* **Directions**:
Among the records, which lines include "typedef"? List them.

[Stored data entries]
++++++++++

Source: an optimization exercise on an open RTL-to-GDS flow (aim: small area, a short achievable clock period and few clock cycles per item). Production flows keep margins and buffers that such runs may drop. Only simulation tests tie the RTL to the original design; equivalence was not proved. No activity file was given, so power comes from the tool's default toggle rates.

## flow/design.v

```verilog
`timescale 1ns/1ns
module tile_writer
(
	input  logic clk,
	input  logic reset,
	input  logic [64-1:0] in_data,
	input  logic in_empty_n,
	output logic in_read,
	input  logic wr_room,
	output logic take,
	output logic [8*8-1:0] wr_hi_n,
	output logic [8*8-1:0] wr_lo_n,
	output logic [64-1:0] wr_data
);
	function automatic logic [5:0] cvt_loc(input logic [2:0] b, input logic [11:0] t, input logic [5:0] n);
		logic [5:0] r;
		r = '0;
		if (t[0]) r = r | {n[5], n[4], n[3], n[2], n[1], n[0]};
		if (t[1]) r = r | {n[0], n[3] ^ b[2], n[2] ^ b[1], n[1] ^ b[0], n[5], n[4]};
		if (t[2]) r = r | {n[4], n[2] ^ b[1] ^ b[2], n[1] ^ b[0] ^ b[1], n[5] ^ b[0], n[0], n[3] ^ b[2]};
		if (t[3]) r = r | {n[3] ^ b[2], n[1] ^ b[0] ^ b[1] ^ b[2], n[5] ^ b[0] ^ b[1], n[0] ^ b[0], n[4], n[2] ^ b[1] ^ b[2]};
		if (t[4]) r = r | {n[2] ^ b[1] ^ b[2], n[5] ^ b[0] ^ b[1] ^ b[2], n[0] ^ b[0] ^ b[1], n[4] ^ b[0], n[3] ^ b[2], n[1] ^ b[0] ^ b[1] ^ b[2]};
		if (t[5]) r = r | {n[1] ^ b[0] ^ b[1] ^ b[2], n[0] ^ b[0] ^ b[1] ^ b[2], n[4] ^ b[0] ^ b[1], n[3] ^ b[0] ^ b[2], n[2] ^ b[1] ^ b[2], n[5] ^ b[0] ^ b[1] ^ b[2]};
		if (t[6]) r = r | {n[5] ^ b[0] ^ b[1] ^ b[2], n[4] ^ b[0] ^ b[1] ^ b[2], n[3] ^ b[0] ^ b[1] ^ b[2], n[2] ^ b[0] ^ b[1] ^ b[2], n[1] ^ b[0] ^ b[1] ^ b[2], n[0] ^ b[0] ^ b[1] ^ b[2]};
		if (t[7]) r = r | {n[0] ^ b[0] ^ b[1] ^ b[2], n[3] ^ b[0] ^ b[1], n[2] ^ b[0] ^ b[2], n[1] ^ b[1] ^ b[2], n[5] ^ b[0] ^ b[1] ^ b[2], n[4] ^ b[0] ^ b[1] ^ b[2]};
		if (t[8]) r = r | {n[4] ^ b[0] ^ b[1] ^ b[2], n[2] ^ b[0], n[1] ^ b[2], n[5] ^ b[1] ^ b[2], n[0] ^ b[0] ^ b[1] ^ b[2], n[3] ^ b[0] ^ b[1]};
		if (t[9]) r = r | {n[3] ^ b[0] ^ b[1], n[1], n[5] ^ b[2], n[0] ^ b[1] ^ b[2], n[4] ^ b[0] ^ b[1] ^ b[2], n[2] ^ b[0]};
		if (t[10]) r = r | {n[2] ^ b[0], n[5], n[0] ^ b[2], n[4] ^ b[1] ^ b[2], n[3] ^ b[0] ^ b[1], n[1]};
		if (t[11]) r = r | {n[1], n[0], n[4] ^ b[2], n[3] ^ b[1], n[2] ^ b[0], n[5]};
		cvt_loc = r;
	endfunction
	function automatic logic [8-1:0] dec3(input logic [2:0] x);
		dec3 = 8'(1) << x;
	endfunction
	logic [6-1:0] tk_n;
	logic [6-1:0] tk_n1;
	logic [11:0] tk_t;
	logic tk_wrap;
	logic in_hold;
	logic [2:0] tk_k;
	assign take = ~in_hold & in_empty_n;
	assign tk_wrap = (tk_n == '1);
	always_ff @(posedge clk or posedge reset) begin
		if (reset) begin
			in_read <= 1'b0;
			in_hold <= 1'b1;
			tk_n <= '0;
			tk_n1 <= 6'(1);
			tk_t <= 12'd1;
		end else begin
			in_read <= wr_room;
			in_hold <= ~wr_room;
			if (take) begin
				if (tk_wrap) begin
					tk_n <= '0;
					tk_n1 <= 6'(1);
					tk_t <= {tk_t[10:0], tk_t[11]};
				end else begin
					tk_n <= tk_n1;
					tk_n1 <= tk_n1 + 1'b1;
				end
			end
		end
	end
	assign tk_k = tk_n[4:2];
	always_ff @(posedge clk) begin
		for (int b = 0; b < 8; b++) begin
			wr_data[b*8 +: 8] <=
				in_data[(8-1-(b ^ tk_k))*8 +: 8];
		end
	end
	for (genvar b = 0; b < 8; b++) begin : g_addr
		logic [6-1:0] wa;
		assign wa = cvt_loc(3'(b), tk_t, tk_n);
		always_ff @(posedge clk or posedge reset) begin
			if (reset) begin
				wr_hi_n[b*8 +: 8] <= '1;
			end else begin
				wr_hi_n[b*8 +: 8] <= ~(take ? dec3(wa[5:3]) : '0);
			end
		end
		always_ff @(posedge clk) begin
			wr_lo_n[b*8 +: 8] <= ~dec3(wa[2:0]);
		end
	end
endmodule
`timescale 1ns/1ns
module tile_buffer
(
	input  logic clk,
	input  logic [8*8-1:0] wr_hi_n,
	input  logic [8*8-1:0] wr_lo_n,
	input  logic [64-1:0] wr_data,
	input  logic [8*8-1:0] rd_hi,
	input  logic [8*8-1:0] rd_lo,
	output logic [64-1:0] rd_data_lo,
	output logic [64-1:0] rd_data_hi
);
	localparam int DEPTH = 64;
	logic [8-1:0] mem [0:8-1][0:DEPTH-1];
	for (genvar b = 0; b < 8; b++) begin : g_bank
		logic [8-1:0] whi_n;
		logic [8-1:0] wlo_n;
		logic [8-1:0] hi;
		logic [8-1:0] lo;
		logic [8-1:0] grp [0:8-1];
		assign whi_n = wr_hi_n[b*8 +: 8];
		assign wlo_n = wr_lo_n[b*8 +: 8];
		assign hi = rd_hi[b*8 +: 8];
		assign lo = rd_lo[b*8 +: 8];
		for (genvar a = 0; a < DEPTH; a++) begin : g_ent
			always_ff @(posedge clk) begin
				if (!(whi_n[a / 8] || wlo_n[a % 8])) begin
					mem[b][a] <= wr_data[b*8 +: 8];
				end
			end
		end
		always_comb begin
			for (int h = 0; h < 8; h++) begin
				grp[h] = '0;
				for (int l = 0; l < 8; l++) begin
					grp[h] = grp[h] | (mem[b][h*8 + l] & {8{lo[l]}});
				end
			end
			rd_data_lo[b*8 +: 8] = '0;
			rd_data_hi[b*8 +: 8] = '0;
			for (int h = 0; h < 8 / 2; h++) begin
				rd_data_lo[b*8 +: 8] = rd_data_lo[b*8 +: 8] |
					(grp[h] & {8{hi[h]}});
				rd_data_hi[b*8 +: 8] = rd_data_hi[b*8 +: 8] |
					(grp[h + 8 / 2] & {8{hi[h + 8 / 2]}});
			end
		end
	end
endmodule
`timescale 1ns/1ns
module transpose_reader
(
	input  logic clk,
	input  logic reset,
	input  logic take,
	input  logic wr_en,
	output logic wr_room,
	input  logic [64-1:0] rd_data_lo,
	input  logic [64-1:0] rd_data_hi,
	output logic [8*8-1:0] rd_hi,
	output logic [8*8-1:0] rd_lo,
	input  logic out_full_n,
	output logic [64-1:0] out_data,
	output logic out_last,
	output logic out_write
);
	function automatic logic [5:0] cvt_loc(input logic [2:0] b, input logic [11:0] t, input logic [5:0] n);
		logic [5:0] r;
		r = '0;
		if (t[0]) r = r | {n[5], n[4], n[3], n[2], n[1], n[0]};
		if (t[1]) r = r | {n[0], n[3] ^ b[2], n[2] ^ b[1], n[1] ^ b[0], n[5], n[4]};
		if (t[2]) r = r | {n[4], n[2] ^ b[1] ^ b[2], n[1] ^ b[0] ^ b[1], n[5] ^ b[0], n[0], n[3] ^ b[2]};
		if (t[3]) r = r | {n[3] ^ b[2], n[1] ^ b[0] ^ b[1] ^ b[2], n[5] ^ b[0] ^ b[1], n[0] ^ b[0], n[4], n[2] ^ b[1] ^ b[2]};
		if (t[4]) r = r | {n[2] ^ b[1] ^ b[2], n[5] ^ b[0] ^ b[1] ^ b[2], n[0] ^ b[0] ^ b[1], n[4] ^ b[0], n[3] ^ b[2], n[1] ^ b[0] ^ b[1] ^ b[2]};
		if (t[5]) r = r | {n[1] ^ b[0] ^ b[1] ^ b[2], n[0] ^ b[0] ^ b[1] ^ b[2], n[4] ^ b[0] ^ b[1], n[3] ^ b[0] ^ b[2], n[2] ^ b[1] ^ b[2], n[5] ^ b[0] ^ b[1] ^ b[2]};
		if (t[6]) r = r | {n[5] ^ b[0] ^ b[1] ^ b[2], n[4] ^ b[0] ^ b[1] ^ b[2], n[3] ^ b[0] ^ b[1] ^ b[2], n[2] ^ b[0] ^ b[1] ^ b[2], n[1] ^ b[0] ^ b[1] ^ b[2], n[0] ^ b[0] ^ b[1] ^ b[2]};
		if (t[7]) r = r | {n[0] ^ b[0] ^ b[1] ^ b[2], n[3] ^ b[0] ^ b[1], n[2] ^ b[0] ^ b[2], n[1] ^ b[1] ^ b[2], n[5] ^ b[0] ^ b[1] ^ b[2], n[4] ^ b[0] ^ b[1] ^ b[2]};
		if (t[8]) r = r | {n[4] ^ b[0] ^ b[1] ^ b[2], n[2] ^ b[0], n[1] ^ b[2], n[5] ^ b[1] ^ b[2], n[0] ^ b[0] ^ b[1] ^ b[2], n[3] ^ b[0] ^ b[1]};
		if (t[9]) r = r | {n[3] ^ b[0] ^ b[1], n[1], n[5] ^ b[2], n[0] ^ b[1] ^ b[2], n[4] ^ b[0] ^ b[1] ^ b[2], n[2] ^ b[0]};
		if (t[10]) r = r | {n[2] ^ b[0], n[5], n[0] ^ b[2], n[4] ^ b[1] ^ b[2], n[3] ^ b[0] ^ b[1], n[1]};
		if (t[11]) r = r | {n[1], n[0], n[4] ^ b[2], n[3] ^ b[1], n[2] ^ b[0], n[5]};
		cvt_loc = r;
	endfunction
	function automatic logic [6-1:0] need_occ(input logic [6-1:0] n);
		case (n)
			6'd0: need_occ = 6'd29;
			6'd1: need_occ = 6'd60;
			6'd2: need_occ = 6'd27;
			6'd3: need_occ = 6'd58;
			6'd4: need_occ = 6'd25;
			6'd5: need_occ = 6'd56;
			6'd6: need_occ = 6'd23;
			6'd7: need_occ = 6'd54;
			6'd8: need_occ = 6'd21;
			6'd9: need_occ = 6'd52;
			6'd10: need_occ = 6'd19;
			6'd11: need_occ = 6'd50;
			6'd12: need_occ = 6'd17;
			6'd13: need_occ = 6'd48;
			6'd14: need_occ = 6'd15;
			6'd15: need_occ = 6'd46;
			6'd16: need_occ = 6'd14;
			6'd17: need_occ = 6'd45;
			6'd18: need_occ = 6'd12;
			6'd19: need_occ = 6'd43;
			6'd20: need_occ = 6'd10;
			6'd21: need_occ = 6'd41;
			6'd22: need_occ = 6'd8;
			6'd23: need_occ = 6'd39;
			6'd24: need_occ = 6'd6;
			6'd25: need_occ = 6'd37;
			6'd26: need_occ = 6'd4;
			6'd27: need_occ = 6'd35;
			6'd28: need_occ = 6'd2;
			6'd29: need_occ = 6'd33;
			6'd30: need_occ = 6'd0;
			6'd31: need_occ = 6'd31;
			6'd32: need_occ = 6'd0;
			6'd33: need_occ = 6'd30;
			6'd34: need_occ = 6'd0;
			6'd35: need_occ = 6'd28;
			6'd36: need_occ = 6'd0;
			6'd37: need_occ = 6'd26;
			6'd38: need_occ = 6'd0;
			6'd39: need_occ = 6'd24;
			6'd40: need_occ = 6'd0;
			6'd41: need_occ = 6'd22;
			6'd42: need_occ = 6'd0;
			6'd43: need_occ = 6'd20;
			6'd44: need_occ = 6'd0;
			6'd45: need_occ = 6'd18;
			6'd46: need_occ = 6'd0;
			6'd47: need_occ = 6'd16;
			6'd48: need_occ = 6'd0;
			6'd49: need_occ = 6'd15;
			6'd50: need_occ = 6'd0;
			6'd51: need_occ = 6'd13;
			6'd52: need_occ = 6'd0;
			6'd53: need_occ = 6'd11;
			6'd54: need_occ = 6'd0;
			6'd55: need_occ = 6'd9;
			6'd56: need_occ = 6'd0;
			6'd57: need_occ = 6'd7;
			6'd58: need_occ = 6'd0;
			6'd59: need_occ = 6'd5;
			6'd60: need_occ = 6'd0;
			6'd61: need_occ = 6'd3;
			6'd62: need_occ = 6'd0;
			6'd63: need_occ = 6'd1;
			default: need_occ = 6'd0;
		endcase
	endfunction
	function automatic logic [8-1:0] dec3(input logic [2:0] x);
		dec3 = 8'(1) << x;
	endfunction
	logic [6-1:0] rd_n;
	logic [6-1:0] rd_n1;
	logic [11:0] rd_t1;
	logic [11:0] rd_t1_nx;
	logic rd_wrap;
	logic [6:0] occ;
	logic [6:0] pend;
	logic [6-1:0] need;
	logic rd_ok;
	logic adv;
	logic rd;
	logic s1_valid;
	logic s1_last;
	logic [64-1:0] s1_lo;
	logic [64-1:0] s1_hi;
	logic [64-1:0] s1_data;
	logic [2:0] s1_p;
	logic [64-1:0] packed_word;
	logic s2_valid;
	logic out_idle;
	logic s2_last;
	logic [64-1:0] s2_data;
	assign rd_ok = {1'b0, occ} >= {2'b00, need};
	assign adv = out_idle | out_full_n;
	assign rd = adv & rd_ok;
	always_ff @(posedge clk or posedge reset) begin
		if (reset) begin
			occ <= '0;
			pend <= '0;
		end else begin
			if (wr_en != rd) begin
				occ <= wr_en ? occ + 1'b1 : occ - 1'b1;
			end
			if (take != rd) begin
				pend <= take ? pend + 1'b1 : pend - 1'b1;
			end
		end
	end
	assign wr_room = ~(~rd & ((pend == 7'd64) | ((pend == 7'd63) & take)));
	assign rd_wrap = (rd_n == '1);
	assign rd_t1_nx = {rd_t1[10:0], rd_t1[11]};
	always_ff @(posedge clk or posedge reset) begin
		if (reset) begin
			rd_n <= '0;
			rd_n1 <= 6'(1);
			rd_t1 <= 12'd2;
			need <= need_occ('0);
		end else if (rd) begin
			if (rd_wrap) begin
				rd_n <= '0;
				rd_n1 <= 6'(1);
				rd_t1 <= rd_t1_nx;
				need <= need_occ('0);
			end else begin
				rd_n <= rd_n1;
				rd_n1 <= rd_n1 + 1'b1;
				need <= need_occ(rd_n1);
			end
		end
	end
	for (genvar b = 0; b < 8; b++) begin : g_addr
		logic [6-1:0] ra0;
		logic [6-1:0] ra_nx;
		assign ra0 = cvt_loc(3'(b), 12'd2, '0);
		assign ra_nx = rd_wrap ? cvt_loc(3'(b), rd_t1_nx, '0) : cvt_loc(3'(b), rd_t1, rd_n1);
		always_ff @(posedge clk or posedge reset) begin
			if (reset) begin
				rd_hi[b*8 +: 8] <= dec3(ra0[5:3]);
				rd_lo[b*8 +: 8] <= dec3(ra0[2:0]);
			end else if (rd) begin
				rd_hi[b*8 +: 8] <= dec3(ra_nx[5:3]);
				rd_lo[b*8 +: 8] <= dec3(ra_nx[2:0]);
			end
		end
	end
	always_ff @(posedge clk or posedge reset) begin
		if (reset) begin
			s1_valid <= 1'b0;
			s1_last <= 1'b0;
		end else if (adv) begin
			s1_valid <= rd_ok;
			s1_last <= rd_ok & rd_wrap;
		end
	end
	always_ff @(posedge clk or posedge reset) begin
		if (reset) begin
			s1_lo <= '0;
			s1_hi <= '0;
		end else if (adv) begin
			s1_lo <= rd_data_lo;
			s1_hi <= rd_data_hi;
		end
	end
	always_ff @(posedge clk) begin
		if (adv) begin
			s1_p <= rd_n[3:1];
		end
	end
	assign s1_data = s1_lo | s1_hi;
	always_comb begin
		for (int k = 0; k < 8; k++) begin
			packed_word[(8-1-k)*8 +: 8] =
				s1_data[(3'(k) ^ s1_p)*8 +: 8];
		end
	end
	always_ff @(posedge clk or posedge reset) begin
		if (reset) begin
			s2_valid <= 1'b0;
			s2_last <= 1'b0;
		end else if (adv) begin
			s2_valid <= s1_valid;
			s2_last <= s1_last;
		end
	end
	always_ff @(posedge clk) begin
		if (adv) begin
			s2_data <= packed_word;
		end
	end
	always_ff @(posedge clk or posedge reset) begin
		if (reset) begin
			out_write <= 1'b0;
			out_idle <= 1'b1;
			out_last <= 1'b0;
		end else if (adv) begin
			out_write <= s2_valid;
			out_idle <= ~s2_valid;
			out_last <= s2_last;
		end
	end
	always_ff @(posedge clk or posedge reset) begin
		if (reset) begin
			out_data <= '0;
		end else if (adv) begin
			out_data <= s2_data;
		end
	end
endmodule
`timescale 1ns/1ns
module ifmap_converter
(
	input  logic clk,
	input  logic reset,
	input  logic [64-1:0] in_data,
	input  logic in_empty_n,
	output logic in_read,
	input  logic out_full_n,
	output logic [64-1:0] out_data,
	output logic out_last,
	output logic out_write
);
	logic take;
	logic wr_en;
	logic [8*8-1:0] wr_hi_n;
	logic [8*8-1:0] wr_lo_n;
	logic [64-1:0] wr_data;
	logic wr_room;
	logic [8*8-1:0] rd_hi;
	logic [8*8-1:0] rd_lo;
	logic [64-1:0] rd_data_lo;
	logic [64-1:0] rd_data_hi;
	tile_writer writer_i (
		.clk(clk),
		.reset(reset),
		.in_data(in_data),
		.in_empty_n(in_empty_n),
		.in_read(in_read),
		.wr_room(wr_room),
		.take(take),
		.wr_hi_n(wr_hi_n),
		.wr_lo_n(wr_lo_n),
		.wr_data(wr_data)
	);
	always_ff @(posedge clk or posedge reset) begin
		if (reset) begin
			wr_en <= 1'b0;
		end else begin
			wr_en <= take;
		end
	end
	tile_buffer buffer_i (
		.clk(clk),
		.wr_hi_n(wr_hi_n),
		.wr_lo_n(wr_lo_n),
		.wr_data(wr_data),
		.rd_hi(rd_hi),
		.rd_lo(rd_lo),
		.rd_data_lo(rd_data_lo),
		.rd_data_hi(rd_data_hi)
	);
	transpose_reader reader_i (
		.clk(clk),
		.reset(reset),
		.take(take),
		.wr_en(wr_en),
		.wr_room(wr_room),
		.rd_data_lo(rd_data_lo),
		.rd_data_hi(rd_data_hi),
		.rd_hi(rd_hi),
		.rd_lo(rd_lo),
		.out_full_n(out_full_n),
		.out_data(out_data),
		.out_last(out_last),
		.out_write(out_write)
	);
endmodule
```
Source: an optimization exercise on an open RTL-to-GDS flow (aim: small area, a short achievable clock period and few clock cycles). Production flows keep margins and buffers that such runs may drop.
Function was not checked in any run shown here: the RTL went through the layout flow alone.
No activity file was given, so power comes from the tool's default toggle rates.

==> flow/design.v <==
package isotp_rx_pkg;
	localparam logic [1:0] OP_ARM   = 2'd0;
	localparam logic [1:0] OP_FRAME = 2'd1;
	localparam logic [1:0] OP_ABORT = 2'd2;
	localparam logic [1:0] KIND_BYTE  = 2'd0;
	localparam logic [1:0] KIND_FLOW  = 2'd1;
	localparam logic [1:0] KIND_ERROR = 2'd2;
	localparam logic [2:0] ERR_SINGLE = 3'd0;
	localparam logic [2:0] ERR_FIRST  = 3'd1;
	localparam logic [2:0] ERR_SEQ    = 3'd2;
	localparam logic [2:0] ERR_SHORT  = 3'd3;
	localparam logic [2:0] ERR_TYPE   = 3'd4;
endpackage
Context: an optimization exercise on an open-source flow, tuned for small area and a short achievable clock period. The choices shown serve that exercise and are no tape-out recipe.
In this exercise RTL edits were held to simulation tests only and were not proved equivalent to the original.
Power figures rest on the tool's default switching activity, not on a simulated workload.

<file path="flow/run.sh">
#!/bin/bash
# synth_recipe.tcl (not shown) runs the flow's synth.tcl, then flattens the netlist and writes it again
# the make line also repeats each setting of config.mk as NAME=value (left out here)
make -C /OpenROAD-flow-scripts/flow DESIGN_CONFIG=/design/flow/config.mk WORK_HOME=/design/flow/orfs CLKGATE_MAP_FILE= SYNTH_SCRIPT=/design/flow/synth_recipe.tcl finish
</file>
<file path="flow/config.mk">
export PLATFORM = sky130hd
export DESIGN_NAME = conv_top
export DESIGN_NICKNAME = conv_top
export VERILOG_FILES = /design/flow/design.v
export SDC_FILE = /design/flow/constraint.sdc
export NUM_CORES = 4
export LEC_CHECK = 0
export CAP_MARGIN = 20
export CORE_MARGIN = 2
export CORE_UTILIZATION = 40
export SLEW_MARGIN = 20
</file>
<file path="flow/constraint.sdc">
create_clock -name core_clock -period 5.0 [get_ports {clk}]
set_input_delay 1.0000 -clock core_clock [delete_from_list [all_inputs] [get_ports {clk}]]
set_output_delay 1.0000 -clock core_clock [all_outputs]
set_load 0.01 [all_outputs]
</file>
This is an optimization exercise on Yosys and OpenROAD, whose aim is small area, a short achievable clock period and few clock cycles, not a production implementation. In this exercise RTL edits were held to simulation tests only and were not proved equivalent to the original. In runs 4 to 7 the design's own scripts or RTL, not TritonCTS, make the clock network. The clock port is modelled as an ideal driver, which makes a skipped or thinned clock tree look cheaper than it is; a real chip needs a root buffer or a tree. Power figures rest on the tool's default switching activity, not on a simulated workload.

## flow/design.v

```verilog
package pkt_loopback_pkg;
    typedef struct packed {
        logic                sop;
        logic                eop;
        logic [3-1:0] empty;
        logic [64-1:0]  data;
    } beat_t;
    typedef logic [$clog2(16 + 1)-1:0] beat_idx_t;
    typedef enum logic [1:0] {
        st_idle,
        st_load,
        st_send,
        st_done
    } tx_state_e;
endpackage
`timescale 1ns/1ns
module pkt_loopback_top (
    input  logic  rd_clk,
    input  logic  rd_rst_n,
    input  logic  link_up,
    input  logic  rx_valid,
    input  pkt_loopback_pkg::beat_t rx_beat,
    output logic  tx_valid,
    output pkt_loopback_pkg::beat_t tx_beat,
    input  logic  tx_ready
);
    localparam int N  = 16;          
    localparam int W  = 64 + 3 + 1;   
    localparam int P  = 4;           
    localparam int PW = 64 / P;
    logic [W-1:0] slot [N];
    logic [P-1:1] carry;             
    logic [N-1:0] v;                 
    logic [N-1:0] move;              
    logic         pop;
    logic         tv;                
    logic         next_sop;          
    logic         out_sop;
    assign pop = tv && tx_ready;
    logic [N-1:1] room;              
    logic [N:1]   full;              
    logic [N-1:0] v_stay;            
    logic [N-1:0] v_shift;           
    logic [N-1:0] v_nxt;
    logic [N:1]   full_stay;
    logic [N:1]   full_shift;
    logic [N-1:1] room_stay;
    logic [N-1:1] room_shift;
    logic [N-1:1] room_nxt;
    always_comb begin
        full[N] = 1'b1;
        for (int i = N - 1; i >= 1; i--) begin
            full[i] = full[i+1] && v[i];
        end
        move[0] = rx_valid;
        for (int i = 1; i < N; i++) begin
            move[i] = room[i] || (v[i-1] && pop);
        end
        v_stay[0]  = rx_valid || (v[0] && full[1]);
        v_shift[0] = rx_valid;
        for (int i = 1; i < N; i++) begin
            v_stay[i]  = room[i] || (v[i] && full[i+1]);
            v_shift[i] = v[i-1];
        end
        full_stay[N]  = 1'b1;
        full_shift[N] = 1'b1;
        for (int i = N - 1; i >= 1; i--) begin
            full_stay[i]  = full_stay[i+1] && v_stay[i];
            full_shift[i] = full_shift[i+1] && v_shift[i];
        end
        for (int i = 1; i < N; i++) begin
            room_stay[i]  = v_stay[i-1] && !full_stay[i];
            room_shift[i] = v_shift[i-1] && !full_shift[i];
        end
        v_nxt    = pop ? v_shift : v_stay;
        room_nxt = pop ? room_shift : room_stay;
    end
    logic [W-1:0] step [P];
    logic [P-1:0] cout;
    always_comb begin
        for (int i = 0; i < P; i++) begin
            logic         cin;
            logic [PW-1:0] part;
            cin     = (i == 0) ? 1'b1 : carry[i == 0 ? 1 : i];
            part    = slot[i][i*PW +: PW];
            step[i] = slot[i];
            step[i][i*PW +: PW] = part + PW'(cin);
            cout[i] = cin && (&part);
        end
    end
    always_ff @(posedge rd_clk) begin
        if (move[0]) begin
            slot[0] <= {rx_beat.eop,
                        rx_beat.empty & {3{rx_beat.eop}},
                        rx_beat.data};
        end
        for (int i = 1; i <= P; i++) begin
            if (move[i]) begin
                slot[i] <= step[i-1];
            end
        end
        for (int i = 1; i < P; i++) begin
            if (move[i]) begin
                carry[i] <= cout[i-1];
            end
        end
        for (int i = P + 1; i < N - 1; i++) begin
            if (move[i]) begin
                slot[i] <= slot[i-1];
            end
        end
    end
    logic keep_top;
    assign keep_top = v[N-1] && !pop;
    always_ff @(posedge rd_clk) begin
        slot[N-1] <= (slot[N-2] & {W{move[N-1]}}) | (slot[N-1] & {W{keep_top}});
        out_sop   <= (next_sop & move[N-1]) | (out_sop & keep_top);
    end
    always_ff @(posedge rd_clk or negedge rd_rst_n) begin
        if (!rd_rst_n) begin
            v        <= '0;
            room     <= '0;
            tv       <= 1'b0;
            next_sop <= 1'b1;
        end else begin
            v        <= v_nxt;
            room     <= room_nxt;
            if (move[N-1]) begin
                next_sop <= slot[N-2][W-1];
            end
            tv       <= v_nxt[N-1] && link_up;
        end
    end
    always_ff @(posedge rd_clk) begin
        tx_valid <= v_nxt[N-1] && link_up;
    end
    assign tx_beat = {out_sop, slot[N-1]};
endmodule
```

++++++++++

* **Completed exercise**:
    typedef struct packed {
    typedef logic [$clog2(16 + 1)-1:0] beat_idx_t;
    typedef enum logic [1:0] {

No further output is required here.